_REQUIREMENT_. Exact repetition is required: reproduce every line of the data.

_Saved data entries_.
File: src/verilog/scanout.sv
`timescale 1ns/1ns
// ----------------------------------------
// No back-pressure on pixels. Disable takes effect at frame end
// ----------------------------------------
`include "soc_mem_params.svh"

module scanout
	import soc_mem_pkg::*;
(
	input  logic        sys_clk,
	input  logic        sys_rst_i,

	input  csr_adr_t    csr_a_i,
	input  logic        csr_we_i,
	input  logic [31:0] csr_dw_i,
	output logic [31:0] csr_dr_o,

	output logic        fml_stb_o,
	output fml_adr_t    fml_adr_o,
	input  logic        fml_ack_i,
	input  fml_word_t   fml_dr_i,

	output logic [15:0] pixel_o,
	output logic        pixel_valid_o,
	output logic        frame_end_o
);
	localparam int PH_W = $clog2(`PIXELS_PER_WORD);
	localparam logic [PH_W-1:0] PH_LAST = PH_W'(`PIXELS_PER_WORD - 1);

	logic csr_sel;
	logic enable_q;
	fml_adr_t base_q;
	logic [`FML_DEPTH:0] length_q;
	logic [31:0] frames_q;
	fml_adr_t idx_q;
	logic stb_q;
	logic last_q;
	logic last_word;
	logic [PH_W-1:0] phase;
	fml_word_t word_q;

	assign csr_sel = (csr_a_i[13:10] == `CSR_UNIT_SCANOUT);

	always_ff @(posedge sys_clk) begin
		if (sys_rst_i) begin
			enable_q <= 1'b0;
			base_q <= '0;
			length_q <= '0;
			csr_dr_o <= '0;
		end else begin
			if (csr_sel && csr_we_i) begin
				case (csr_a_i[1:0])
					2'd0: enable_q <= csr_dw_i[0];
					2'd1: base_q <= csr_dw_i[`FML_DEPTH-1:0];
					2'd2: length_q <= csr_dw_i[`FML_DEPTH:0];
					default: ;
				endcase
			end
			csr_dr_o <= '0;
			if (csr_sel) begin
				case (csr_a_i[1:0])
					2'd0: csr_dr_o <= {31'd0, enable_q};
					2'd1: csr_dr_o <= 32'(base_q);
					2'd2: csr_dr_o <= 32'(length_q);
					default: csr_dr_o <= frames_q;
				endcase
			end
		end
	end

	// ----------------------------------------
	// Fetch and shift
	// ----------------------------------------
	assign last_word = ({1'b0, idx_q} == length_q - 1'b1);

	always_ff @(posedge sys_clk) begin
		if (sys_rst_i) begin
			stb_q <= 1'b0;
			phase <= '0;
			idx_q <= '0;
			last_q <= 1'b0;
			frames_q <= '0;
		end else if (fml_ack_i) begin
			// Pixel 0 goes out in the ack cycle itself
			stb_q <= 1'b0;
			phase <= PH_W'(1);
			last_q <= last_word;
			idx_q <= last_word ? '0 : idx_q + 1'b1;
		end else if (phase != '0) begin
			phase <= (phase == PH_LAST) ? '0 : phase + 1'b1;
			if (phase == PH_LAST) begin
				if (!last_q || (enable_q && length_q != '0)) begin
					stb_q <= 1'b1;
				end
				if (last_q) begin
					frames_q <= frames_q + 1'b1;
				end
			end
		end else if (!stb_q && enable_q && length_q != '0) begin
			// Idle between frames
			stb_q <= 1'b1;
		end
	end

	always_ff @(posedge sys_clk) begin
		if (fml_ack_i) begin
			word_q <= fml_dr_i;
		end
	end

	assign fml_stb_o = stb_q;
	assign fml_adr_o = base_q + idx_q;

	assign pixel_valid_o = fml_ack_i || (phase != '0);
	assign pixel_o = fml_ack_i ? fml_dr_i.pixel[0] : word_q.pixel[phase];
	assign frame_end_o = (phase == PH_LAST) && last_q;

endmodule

_SOLUTION_.
File: src/verilog/scanout.sv
`timescale 1ns/1ns
// ----------------------------------------
// No back-pressure on pixels. Disable takes effect at frame end
// ----------------------------------------
`include "soc_mem_params.svh"

module scanout
	import soc_mem_pkg::*;
(
	input  logic        sys_clk,
	input  logic        sys_rst_i,

	input  csr_adr_t    csr_a_i,
	input  logic        csr_we_i,
	input  logic [31:0] csr_dw_i,
	output logic [31:0] csr_dr_o,

	output logic        fml_stb_o,
	output fml_adr_t    fml_adr_o,
	input  logic        fml_ack_i,
	input  fml_word_t   fml_dr_i,

	output logic [15:0] pixel_o,
	output logic        pixel_valid_o,
	output logic        frame_end_o
);
	localparam int PH_W = $clog2(`PIXELS_PER_WORD);
	localparam logic [PH_W-1:0] PH_LAST = PH_W'(`PIXELS_PER_WORD - 1);

	logic csr_sel;
	logic enable_q;
	fml_adr_t base_q;
	logic [`FML_DEPTH:0] length_q;
	logic [31:0] frames_q;
	fml_adr_t idx_q;
	logic stb_q;
	logic last_q;
	logic last_word;
	logic [PH_W-1:0] phase;
	fml_word_t word_q;

	assign csr_sel = (csr_a_i[13:10] == `CSR_UNIT_SCANOUT);

	always_ff @(posedge sys_clk) begin
		if (sys_rst_i) begin
			enable_q <= 1'b0;
			base_q <= '0;
			length_q <= '0;
			csr_dr_o <= '0;
		end else begin
			if (csr_sel && csr_we_i) begin
				case (csr_a_i[1:0])
					2'd0: enable_q <= csr_dw_i[0];
					2'd1: base_q <= csr_dw_i[`FML_DEPTH-1:0];
					2'd2: length_q <= csr_dw_i[`FML_DEPTH:0];
					default: ;
				endcase
			end
			csr_dr_o <= '0;
			if (csr_sel) begin
				case (csr_a_i[1:0])
					2'd0: csr_dr_o <= {31'd0, enable_q};
					2'd1: csr_dr_o <= 32'(base_q);
					2'd2: csr_dr_o <= 32'(length_q);
					default: csr_dr_o <= frames_q;
				endcase
			end
		end
	end

	// ----------------------------------------
	// Fetch and shift
	// ----------------------------------------
	assign last_word = ({1'b0, idx_q} == length_q - 1'b1);

	always_ff @(posedge sys_clk) begin
		if (sys_rst_i) begin
			stb_q <= 1'b0;
			phase <= '0;
			idx_q <= '0;
			last_q <= 1'b0;
			frames_q <= '0;
		end else if (fml_ack_i) begin
			// Pixel 0 goes out in the ack cycle itself
			stb_q <= 1'b0;
			phase <= PH_W'(1);
			last_q <= last_word;
			idx_q <= last_word ? '0 : idx_q + 1'b1;
		end else if (phase != '0) begin
			phase <= (phase == PH_LAST) ? '0 : phase + 1'b1;
			if (phase == PH_LAST) begin
				if (!last_q || (enable_q && length_q != '0)) begin
					stb_q <= 1'b1;
				end
				if (last_q) begin
					frames_q <= frames_q + 1'b1;
				end
			end
		end else if (!stb_q && enable_q && length_q != '0) begin
			// Idle between frames
			stb_q <= 1'b1;
		end
	end

	always_ff @(posedge sys_clk) begin
		if (fml_ack_i) begin
			word_q <= fml_dr_i;
		end
	end

	assign fml_stb_o = stb_q;
	assign fml_adr_o = base_q + idx_q;

	assign pixel_valid_o = fml_ack_i || (phase != '0);
	assign pixel_o = fml_ack_i ? fml_dr_i.pixel[0] : word_q.pixel[phase];
	assign frame_end_o = (phase == PH_LAST) && last_q;

endmodule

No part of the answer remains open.